Installation view of Omar Mismar, The Man Who Waited for a Kiss, 2014-17. Courtesy of the artist.
Michael’s emphasis on place is telling in that it grounds the abstract within specific sites. At Leslie-Lohman, his neon is situated near Beirut-born artist Omar Mismar’s The Man Who Waited for a Kiss (2014/2017): a stack of newspapers sitting underneath a heat lamp. Viewers are welcome to take a copy and privately flip through its photographic content. The newspaper monumentalizes the San Franciscan sites where Mismar waited on strangers—contacted through Craigslist, Grindr, or Scruff—to kiss him. The photographic documentation becomes disorienting. Train stations, street corners, hotels—these are non-places, anonymous sites that appear in every city.
Through his brief dalliances, Mismar makes something out of nothing; he reshapes the city’s anonymous corners into zones of intimacy. By enshrining his experiment in a newspaper, Mismar transforms risk into plentiful reward. What might be shunned in the artist’s native Lebanon is celebrated on the front page of his fictitious newspaper. The achievement of his romantic dreams allow us to imagine our own more fully. This visual map of queerness is both his own private record and a gift to us: an expression of freedom.
But freedom is complicated, and sometimes it can be derived from choosing to remain unseen. That’s a nuance of queer aesthetics that can be hard to parse: that some queer artists indeed find bliss in self-erasure.
Stephen Irwin, Untitled (Finger), 2009. Courtesy of the artist and INVISIBLE-EXPORTS.
Stephen Irwin, Untitled, 2008-09. Courtesy of the artist and INVISIBLE-EXPORTS.
Doron Langberg, for instance, surrenders his figurative drawings to the textures of his studio floor and walls, gently erasing them by way of friction and scuffing. In Drifting Off (2014), for instance, there is no loud declaration of desire, but a whisper of longing that is quiet, subdued, monochromatic. Formally, it recalls Robert Rauschenberg’s famous palimpsest, Erased de Kooning Drawing (1953)—another work in which the act of erasing paradoxically marks an act of creation.
Langberg’s piece is also reminiscent of the work of the late queer artist Stephen Irwin, whose “rub-outs” disappear the lurid erotic imagery of vintage pornography. Absence is Irwin’s utopia. He eliminates entire bodies until all that’s left is a gasping mouth or a clenched hand. Both he and Langberg reject the mainstream notion that gay love most be stridently and publicly announced. Theirs is a reclamation of the closet, a reterritorialization of the unseen.

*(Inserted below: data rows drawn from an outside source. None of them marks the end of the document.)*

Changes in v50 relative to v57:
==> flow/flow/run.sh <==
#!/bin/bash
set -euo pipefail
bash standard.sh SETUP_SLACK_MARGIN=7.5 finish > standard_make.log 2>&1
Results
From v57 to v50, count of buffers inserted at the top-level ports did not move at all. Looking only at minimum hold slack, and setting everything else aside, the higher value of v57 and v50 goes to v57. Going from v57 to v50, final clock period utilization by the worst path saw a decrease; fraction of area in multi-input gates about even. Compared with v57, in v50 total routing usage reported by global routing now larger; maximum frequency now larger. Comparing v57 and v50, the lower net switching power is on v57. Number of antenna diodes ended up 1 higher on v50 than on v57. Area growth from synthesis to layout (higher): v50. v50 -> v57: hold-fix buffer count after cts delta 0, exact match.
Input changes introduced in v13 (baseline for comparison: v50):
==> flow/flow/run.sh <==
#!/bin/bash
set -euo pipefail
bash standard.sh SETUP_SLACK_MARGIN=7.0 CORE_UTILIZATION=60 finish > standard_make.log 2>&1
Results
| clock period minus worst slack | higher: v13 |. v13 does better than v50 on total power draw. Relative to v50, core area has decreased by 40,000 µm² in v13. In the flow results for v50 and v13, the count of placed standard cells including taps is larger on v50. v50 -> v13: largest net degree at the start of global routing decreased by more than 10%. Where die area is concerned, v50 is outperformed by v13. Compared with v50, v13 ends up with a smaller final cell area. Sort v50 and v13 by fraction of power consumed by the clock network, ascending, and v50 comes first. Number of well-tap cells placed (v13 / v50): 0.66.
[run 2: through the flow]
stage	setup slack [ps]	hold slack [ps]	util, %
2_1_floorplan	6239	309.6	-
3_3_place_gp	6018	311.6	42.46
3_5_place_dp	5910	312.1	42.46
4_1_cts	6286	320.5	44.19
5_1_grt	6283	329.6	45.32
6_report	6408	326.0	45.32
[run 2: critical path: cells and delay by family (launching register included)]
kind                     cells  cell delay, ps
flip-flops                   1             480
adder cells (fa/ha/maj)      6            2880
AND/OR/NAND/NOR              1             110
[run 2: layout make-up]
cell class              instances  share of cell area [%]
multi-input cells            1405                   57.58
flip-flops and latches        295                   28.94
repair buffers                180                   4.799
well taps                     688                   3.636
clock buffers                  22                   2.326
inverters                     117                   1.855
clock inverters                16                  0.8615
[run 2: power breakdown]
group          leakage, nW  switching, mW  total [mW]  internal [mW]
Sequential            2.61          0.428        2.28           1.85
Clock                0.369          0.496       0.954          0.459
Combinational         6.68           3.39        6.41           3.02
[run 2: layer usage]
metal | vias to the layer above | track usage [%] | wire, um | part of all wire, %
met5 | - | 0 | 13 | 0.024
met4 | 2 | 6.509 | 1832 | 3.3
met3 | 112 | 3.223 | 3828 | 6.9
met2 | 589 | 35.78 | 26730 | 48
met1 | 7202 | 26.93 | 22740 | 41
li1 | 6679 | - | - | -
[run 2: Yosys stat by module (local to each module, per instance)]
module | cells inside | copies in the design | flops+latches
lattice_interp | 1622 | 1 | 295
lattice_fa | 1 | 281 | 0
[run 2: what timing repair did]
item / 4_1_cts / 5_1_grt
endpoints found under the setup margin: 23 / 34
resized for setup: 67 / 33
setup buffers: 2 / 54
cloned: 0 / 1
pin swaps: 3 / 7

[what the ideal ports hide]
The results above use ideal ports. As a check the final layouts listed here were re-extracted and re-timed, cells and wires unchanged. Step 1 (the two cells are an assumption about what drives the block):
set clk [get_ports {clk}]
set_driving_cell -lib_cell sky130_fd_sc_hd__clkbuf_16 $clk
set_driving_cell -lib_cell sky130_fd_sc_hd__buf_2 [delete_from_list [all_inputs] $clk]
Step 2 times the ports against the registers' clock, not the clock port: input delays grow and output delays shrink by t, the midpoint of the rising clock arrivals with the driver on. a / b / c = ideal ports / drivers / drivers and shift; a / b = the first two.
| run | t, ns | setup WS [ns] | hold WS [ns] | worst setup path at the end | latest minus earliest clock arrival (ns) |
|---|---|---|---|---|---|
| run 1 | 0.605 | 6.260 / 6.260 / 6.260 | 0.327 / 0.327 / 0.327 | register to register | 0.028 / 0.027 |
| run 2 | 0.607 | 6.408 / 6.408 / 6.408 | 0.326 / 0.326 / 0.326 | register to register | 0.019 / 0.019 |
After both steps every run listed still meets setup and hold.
This is an optimization exercise on Yosys and OpenROAD, whose aim is small area, a short achievable clock period and few clock cycles per item, not a production implementation.
At most, simulation tests tie the RTL to the original design; equivalence was not proved.
No functional check of the RTL was part of runs 1 and 3.

[design.v]
module crc_unit (
    input  wire        clk,
    input  wire        rst,           
    input  wire        bus_valid,
    input  wire        bus_we,
    input  wire [7:2]  bus_addr,
    input  wire [31:0] bus_wdata,
    input  wire [7:0]  bus_master,
    output wire        bus_ready,
    output wire [31:0] bus_rdata,
    output wire        mem_req,
    output wire [31:2] mem_addr,
    input  wire        mem_gnt,
    input  wire        mem_rvalid,
    input  wire [31:0] mem_rdata,
    input  wire        mem_rerr
);
    localparam [5:0] A_CTRL    = 6'h01;   
    localparam [5:0] A_STAT    = 6'h02;   
    localparam [5:0] A_EVT     = 6'h03;   
    localparam [5:0] A_CFG     = 6'h10;   
    localparam [5:0] A_POLY    = 6'h11;   
    localparam [5:0] A_INIT    = 6'h12;   
    localparam [5:0] A_XOROUT  = 6'h13;   
    localparam [5:0] A_CMD     = 6'h14;   
    localparam [5:0] A_SRC     = 6'h15;   
    localparam [5:0] A_LEN     = 6'h16;   
    localparam [5:0] A_DIN     = 6'h17;   
    localparam [5:0] A_DINB    = 6'h18;   
    localparam [5:0] A_RUN     = 6'h19;   
    localparam [5:0] A_RESULT  = 6'h1A;   
    localparam [5:0] A_EXP     = 6'h1B;   
    localparam [5:0] A_CMP     = 6'h1C;   
    localparam [5:0] A_CLAIM   = 6'h1D;   
    localparam [5:0] A_BYTES   = 6'h1E;   
    localparam [7:0] CMD_INIT  = 8'h01;
    localparam [7:0] CMD_START = 8'h02;
    localparam [7:0] CMD_ABORT = 8'h03;
    localparam [7:0] CMD_CHECK = 8'h04;
    reg        en;
    reg [4:0]  cfg_width;      
    reg        cfg_refout;
    reg        cfg_refin;
    reg [2:0]  cfg_preset;
    reg [31:0] poly_r;
    reg [31:0] init_r;
    reg [31:0] xorout_r;
    reg [31:0] src_r;
    reg [23:0] len_r;
    reg [31:0] exp_r;
    reg        cmp_auto;
    reg        claim_held;
    reg [7:0]  claim_master;
    reg [31:0] bytes_r;
    reg        busy;
    reg        st_match;
    reg        st_cmp_valid;
    reg        st_err;
    reg        ev_access_err;
    reg        ev_cmd_refused;
    reg        ev_mismatch;
    reg        ev_dma_err;
    reg        ev_aborted;
    reg        ev_done;
    reg [31:0] c;              
    reg        rv;             
    reg        conv;           
    reg [31:0] mu_r;           
    reg [31:0] p_alr;          
    reg [2:0]  mu_cnt;         
    reg        st_al;          
    reg        st_nt;          
    reg        rdy;
    reg        ph;             
    reg [5:0]  a_q;
    reg        we_q;
    reg        foreign_q;      
    reg [7:0]  wd_q;
    reg [31:0] rdata_r;
    reg [31:0] fd;
    reg        rv_q;
    reg        rerr_q;
    reg [3:0]  s_n;            
    reg [9:0]  s_d;            
    reg        s_last;         
    reg [3:0]  sn;             
    reg [9:0]  sd;
    reg [29:0] req_addr;
    reg        req_r;
    reg [1:0]  pend;           
    reg [1:0]  drop;           
    reg        feeding;        
    reg        f_first;        
    reg [23:0] f_lb;           
    reg        fin_pend;       
    reg        fin_err;
    reg [4:0]  p_wm1;
    reg [31:0] p_poly;
    reg [31:0] p_init;
    reg [31:0] p_xorout;
    reg        p_refin;
    reg        p_refout;
    always @* begin
        case (cfg_preset)
            3'd1: begin
                p_wm1 = 5'd31; p_poly = 32'h04C11DB7; p_init = 32'hFFFFFFFF;
                p_xorout = 32'hFFFFFFFF; p_refin = 1'b1; p_refout = 1'b1;
            end
            3'd2: begin
                p_wm1 = 5'd31; p_poly = 32'h1EDC6F41; p_init = 32'hFFFFFFFF;
                p_xorout = 32'hFFFFFFFF; p_refin = 1'b1; p_refout = 1'b1;
            end
            3'd3: begin
                p_wm1 = 5'd15; p_poly = 32'h00001021; p_init = 32'h0000FFFF;
                p_xorout = 32'h00000000; p_refin = 1'b0; p_refout = 1'b0;
            end
            3'd4: begin
                p_wm1 = 5'd7; p_poly = 32'h0000002F; p_init = 32'h000000FF;
                p_xorout = 32'h000000FF; p_refin = 1'b0; p_refout = 1'b0;
            end
            default: begin
                p_wm1 = cfg_width; p_poly = poly_r; p_init = init_r;
                p_xorout = xorout_r; p_refin = cfg_refin; p_refout = cfg_refout;
            end
        endcase
    end
    wire [4:0]  lshift = ~p_wm1;                   
    wire [31:0] wmask  = 32'hFFFFFFFF >> lshift;
    reg  [4:0]  e_wm1;
    reg         e_refin;
    always @(posedge clk) begin
        e_wm1   <= p_wm1;
        e_refin <= p_refin;
    end
    wire [31:0] e_mask = 32'hFFFFFFFF >> ~e_wm1;
    function [31:0] rev32(input [31:0] x);
        integer i;
        begin
            for (i = 0; i < 32; i = i + 1)
                rev32[i] = x[31-i];
        end
    endfunction
    assign bus_ready = rdy;
    assign bus_rdata = rdata_r;
    wire wr      = rdy && we_q;           
    wire in_blk  = (a_q >= A_CFG) && (a_q <= A_BYTES);
    wire locked  = foreign_q && (in_blk || a_q == A_CTRL);
    wire wr_ok   = wr && !locked;
    wire       cmd_wr    = wr_ok && a_q == A_CMD;
    wire       cmd_init  = cmd_wr && en && !busy && wd_q == CMD_INIT;
    wire       cmd_start = cmd_wr && en && !busy && wd_q == CMD_START;
    wire       cmd_abort = cmd_wr && en &&  busy && wd_q == CMD_ABORT;
    wire       cmd_check = cmd_wr && en && !busy && wd_q == CMD_CHECK;
    wire       cmd_ref   = cmd_wr && !(cmd_init || cmd_start || cmd_abort || cmd_check);
    wire cfg_addr = (a_q == A_CFG) || (a_q == A_POLY) || (a_q == A_INIT) ||
                    (a_q == A_XOROUT) || (a_q == A_SRC) || (a_q == A_LEN) ||
                    (a_q == A_RUN);
    wire din_addr = (a_q == A_DIN) || (a_q == A_DINB);
    wire acc_err = wr && (locked ||
                          (cfg_addr && busy) ||
                          (din_addr && (busy || !en)) ||
                          (a_q == A_CTRL && busy && !wd_q[0]));
    wire wr_cfg  = wr_ok && !busy;
    wire din_acc = wr_ok && din_addr && en && !busy;
    wire run_wr  = wr_cfg && a_q == A_RUN;
    wire poly_wr = wr_cfg && (a_q == A_CFG || a_q == A_POLY);
    wire cfgw    = wr_cfg && a_q == A_CFG;
    wire go_run  = cmd_start && (len_r != 24'd0);
    wire [31:0] sh_in   = cmd_init ? p_init : c;
    wire [31:0] sh_out  = rev32(sh_in) >> lshift;
    wire [31:0] c_m     = c & wmask;
    wire [31:0] c_hi    = c & ~wmask;     
    wire [31:0] run_val = rv ? sh_out : c_m;
    wire        sel_rev = rv ^ (p_refout != p_refin);
    wire [31:0] result  = (sel_rev ? sh_out : c_m) ^ (p_xorout & wmask);
    wire        cmp_eq  = (result == (exp_r & wmask));
    reg [31:0] rmux;
    always @* begin
        case (bus_addr)
            A_CTRL:   rmux = {31'h0, en};
            A_STAT:   rmux = {27'h0, st_match, st_cmp_valid, st_err, claim_held, busy};
            A_EVT:    rmux = {ev_access_err, 26'h0, ev_cmd_refused, ev_mismatch,
                              ev_dma_err, ev_aborted, ev_done};
            A_CFG:    rmux = {3'h0, cfg_width, 5'h0, cfg_refout, cfg_refin, 14'h0, cfg_preset};
            A_POLY:   rmux = poly_r;
            A_INIT:   rmux = init_r;
            A_XOROUT: rmux = xorout_r;
            A_SRC:    rmux = src_r;
            A_LEN:    rmux = {8'h0, len_r};
            A_RUN:    rmux = run_val;
            A_RESULT: rmux = result;
            A_EXP:    rmux = exp_r;
            A_CMP:    rmux = {31'h0, cmp_auto};
            A_CLAIM:  rmux = {16'h0, claim_master, 7'h0, claim_held};
            A_BYTES:  rmux = bytes_r;
            default:  rmux = 32'h0;
        endcase
    end
    wire cap = !ph && bus_valid && !bus_we;
    wire din_in = !ph && bus_valid && bus_we && (bus_addr == A_DIN || bus_addr == A_DINB);
    wire mu_ok    = (mu_cnt == 3'd0);
    wire resp_act = rv_q && (drop == 2'd0) && feeding;
    wire feed_dma = resp_act && !rerr_q;
    wire dma_err  = resp_act && rerr_q;
    wire feed     = din_acc || feed_dma;
    reg  [31:0] w_o;
    integer     bi;
    always @* begin
        for (bi = 0; bi < 32; bi = bi + 1)
            w_o[bi] = e_refin ? fd[bi] : fd[(bi & ~7) + 7 - (bi & 7)];
    end
    reg [31:0] nt_a;
    integer    ni;
    always @* begin
        nt_a = 32'h8000_0000;
        for (ni = 1; ni < 16; ni = ni + 1)
            nt_a[31-2*ni] = mu_r[32-ni];
    end
    reg [31:0] al_mu;
    integer    ai;
    always @* begin
        for (ai = 0; ai < 32; ai = ai + 1)
            al_mu[ai] = (ai != 0) && (lshift == 32 - ai);
    end
    wire [31:0] c_e = c & e_mask;
    reg  [31:0] d_al;            
    reg  [31:0] c_sh;            
    reg  [31:0] c_tl;            
    always @* begin
        d_al[7:0]   = {8{sd[0]}} & w_o[7:0];
        d_al[15:8]  = ({8{sd[1]}} & w_o[15:8])  | ({8{sd[4]}} & w_o[7:0]);
        d_al[23:16] = ({8{sd[2]}} & w_o[23:16]) | ({8{sd[5]}} & w_o[15:8]) |
                      ({8{sd[7]}} & w_o[7:0]);
        d_al[31:24] = ({8{sd[3]}} & w_o[31:24]) | ({8{sd[6]}} & w_o[23:16]) |
                      ({8{sd[8]}} & w_o[15:8])  | ({8{sd[9]}} & w_o[7:0]);
        c_sh = ({32{sn[3]}} & c_e)         | ({32{sn[2]}} & (c_e << 8)) |
               ({32{sn[1]}} & (c_e << 16)) | ({32{sn[0]}} & (c_e << 24)) |
               ({32{st_nt}} & rev32(nt_a)) | ({32{st_al}} & p_poly);
        c_tl = ({32{s_n[2]}} & (c_e >> 24)) | ({32{s_n[1]}} & (c_e >> 16)) |
               ({32{s_n[0]}} & (c_e >> 8));
    end
    wire [31:0] e_a    = rev32(c_sh ^ d_al);
    wire [31:0] e_mu   = st_al ? al_mu : (st_nt ? {p_alr[30:0], 1'b0} : mu_r);
    wire        e_usea = st_al ? (lshift == 5'd0) : (st_nt ? p_alr[31] : 1'b1);
    reg [63:0] e_t;
    reg [31:0] e_q;
    reg [63:0] e_u;
    integer    ei;
    always @* begin
        e_t = 64'h0;
        for (ei = 0; ei < 32; ei = ei + 1)
            if (e_mu[ei]) e_t = e_t ^ ({32'h0, e_a} << ei);
        e_q = (e_usea ? e_a : 32'h0) ^ e_t[63:32];
        e_u = 64'h0;
        for (ei = 0; ei < 32; ei = ei + 1)
            if (e_q[ei]) e_u = e_u ^ ({32'h0, p_alr} << ei);
    end
    wire [31:0] c_feed = rev32(e_u[31:0]) ^ c_tl;
    reg [31:0] mu_nt;
    integer    mi;
    always @* begin
        for (mi = 0; mi < 32; mi = mi + 1)
            mu_nt[mi] = e_q[mi] ^ (((mi & 1) == 0) ? mu_r[16 + mi/2] : 1'b0);
    end
    function [13:0] shape(input [1:0] lo, input [2:0] n);
        reg [2:0] hi;
        reg [1:0] k;
        reg [9:0] d;
        integer   b;
        begin
            hi = {1'b0, lo} + n;           
            k  = 3'd4 - hi;                
            d  = 10'b0;
            for (b = 0; b < 4; b = b + 1) begin
                if (b >= k && (b - k) >= lo) begin
                    case (k)
                        2'd0: d[b] = 1'b1;
                        2'd1: d[4 + b - 1] = 1'b1;
                        2'd2: d[7 + b - 2] = 1'b1;
                        default: d[9] = 1'b1;
                    endcase
                end
            end
            shape = {d, (n == 3'd4), (n == 3'd3), (n == 3'd2), (n == 3'd1)};
        end
    endfunction
    assign mem_req  = req_r;
    assign mem_addr = req_addr;
    wire g       = req_r && mem_gnt;
    wire [2:0] s_cnt = {s_n[3], s_n[2] | s_n[1], s_n[2] | s_n[0]};       
    wire [1:0] pend_n0 = pend - {1'b0, rv_q};            
    wire [1:0] drop_n  = drop - {1'b0, rv_q && drop != 2'd0};
    wire [1:0] act0    = pend_n0 - drop_n;               
    wire [23:0] f_lb_n = f_lb - (feed_dma ? {21'h0, s_cnt} : 24'h0);
    wire        f_first_n = f_first && !feed_dma;
    wire [4:0]  rem_lo = {1'b0, f_lb_n[3:0]} + (f_first_n ? {3'b0, src_r[1:0]} : 5'd0);
    wire more0 = (f_lb_n[23:4] != 20'd0) || (rem_lo > {1'b0, act0, 2'b00});
    wire more1 = (f_lb_n[23:4] != 20'd0) || (rem_lo > {1'b0, act0 + 2'd1, 2'b00});
    wire keep  = feeding && !dma_err && !cmd_abort && !(feed_dma && s_last);
    wire req0  = keep && mu_ok && more0 && (pend_n0 != 2'd3);
    wire req1  = keep && mu_ok && more1 && (pend_n0 != 2'd2) && (pend_n0 != 2'd3);
    wire        first_last = ({8'h0, len_r} <= (32'd4 - src_r[1:0]));
    wire [2:0]  first_n    = first_last ? len_r[2:0] : (3'd4 - {1'b0, src_r[1:0]});
    wire        next_last  = (f_lb_n <= 24'd4);
    wire [2:0]  next_n     = next_last ? f_lb_n[2:0] : 3'd4;
    reg  [13:0] shp_n;
    always @* begin
        shp_n = {s_d, s_n};
        if (go_run)
            shp_n = shape(src_r[1:0], first_n);
        else if (feed_dma)
            shp_n = shape(2'd0, next_n);
        else if (!busy)
            shp_n = bus_addr[5] ? shape(2'd0, 3'd1) : shape(2'd0, 3'd4);
    end
    wire [2:0] mu_cnt_n = poly_wr ? 3'd7 : (mu_ok ? 3'd0 : mu_cnt - 3'd1);
    wire       busy_mu  = (mu_cnt_n != 3'd0);
    always @(posedge clk) begin
        if (st_al)
            p_alr <= rev32(e_q);
        if (st_nt)
            mu_r  <= mu_nt;
        if (go_run)
            req_addr <= src_r[31:2];
        else if (g)
            req_addr <= req_addr + 30'd1;
        if (go_run) begin
            f_first <= 1'b1;
            f_lb    <= len_r;
        end else if (feed_dma) begin
            f_first <= 1'b0;
            f_lb    <= f_lb_n;
        end
        if (feed_dma || dma_err)
            fin_err <= dma_err;
        {s_d, s_n} <= shp_n;
        if (go_run)
            s_last <= first_last;
        else if (feed_dma)
            s_last <= next_last;
    end
    reg rst_q;
    always @(posedge clk)
        rst_q <= rst;
    always @(posedge clk) begin
        a_q       <= bus_addr;
        we_q      <= bus_we;
        foreign_q <= claim_held && (bus_master != claim_master);
        wd_q      <= bus_wdata[7:0];
        rerr_q    <= mem_rerr;
        rdata_r   <= rmux;
        fd <= busy ? mem_rdata : bus_wdata;
        if (rst_q) begin
            en             <= 1'b0;
            cfg_width      <= 5'd31;
            cfg_refout     <= 1'b0;
            cfg_refin      <= 1'b0;
            cfg_preset     <= 3'd0;
            poly_r         <= 32'h0;
            init_r         <= 32'h0;
            xorout_r       <= 32'h0;
            src_r          <= 32'h0;
            len_r          <= 24'h0;
            exp_r          <= 32'h0;
            cmp_auto       <= 1'b0;
            claim_held     <= 1'b0;
            claim_master   <= 8'h0;
            bytes_r        <= 32'h0;
            busy           <= 1'b0;
            st_match       <= 1'b0;
            st_cmp_valid   <= 1'b0;
            st_err         <= 1'b0;
            ev_access_err  <= 1'b0;
            ev_cmd_refused <= 1'b0;
            ev_mismatch    <= 1'b0;
            ev_dma_err     <= 1'b0;
            ev_aborted     <= 1'b0;
            ev_done        <= 1'b0;
            c              <= 32'h0;
            rv             <= 1'b1;       
            conv           <= 1'b0;
            mu_cnt         <= 3'd7;       
            st_al          <= 1'b1;
            st_nt          <= 1'b0;
            sn             <= 4'b0;
            sd             <= 10'b0;
            rdy            <= 1'b0;
            ph             <= 1'b0;
            rv_q           <= 1'b0;
            req_r          <= 1'b0;
            pend           <= 2'd0;
            drop           <= 2'd0;
            feeding        <= 1'b0;
            fin_pend       <= 1'b0;
        end else begin
            rv_q <= mem_rvalid;
            if (!ph) begin
                if (bus_valid) begin
                    ph  <= 1'b1;
                    rdy <= !(din_in && busy_mu);
                end
            end else if (rdy) begin
                ph  <= 1'b0;
                rdy <= 1'b0;
            end else
                rdy <= !busy_mu;
            if (wr && a_q == A_EVT) begin
                if (bus_wdata[31]) ev_access_err  <= 1'b0;
                if (bus_wdata[4])  ev_cmd_refused <= 1'b0;
                if (bus_wdata[3])  ev_mismatch    <= 1'b0;
                if (bus_wdata[2])  ev_dma_err     <= 1'b0;
                if (bus_wdata[1])  ev_aborted     <= 1'b0;
                if (bus_wdata[0])  ev_done        <= 1'b0;
            end
            if (acc_err) ev_access_err  <= 1'b1;
            if (cmd_ref) ev_cmd_refused <= 1'b1;
            if (wr_ok && a_q == A_CTRL && !(busy && !wd_q[0]))
                en <= wd_q[0];
            if (cfgw) begin
                cfg_width  <= bus_wdata[28:24];
                cfg_refout <= bus_wdata[18];
                cfg_refin  <= bus_wdata[17];
                cfg_preset <= bus_wdata[2:0];
            end
            if (wr_cfg && a_q == A_POLY)   poly_r   <= bus_wdata;
            if (wr_cfg && a_q == A_INIT)   init_r   <= bus_wdata;
            if (wr_cfg && a_q == A_XOROUT) xorout_r <= bus_wdata;
            if (wr_cfg && a_q == A_SRC)    src_r    <= bus_wdata;
            if (wr_cfg && a_q == A_LEN)    len_r    <= bus_wdata[23:0];
            if (wr_ok && a_q == A_EXP)     exp_r    <= bus_wdata;
            if (wr_ok && a_q == A_CMP)     cmp_auto <= wd_q[0];
            if (wr_ok && a_q == A_CLAIM) begin
                if (wd_q[0] && !claim_held) begin
                    claim_held   <= 1'b1;
                    claim_master <= bus_master;
                end else if (!wd_q[0] && claim_held) begin
                    claim_held   <= 1'b0;
                    claim_master <= 8'h0;
                end
            end
            mu_cnt <= mu_cnt_n;
            st_al  <= (mu_cnt_n == 3'd7);
            st_nt  <= busy_mu && (mu_cnt_n != 3'd7);
            sn     <= busy_mu ? 4'b0  : shp_n[3:0];
            sd     <= busy_mu ? 10'b0 : shp_n[13:4];
            conv <= 1'b0;
            if (run_wr) begin
                c    <= bus_wdata & wmask;
                rv   <= 1'b0;
                conv <= 1'b1;
            end else if (cmd_init) begin
                c    <= sh_out;
                rv   <= !p_refin;
            end else if (cfgw) begin
                if (rv) c <= sh_out | c_hi;
                rv   <= 1'b0;
                conv <= 1'b1;
            end else if (conv) begin
                if (!p_refin && !rv) begin
                    c  <= sh_out | c_hi;
                    rv <= 1'b1;
                end
            end else if (feed) begin
                c  <= c_feed;
            end
            if (feed)
                bytes_r <= bytes_r + {29'h0, s_cnt};
            if (cmd_init) begin
                bytes_r      <= 32'h0;
                st_cmp_valid <= 1'b0;
                st_err       <= 1'b0;
            end
            if (cmd_check) begin
                st_cmp_valid <= 1'b1;
                st_match     <= cmp_eq;
                if (!cmp_eq) ev_mismatch <= 1'b1;
            end
            pend <= pend_n0 + {1'b0, g};
            if (cmd_abort || dma_err)
                drop <= pend_n0 + {1'b0, g};
            else
                drop <= drop_n;
            req_r <= g ? req1 : req0;
            if ((feed_dma && s_last) || dma_err) begin
                feeding  <= 1'b0;
                fin_pend <= 1'b1;
            end
            if (cmd_start) begin
                if (len_r == 24'd0) begin
                    ev_done <= 1'b1;
                    if (cmp_auto) begin
                        st_cmp_valid <= 1'b1;
                        st_match     <= cmp_eq;
                        if (!cmp_eq) ev_mismatch <= 1'b1;
                    end
                end else begin
                    busy     <= 1'b1;
                    feeding  <= 1'b1;
                    req_r    <= mu_ok && (pend_n0 != 2'd3);
                end
            end else if (cmd_abort) begin
                busy       <= 1'b0;
                ev_aborted <= 1'b1;
                feeding    <= 1'b0;
                fin_pend   <= 1'b0;
                req_r      <= 1'b0;
            end else if (fin_pend && !cap) begin
                busy     <= 1'b0;
                fin_pend <= 1'b0;
                if (fin_err) begin
                    st_err     <= 1'b1;
                    ev_dma_err <= 1'b1;
                end else begin
                    ev_done <= 1'b1;
                    if (cmp_auto) begin
                        st_cmp_valid <= 1'b1;
                        st_match     <= cmp_eq;
                        if (!cmp_eq) ev_mismatch <= 1'b1;
                    end
                end
            end
        end
        if (rst) begin
            rdy   <= 1'b0;
            ph    <= 1'b0;
            req_r <= 1'b0;
        end
    end
endmodule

“FOUND” is a fruitful place from which to continue exploring the tactics and techniques for an emerging queer aesthetic, one that is always in a state of flux. If anything, it proves how challenging it can be to define the basic terms. The queer aesthetic is both tangible and intangible, historical and fictitious, public and private; and queer artists continue to develop unexpected ways to depict their desires, presence, and power.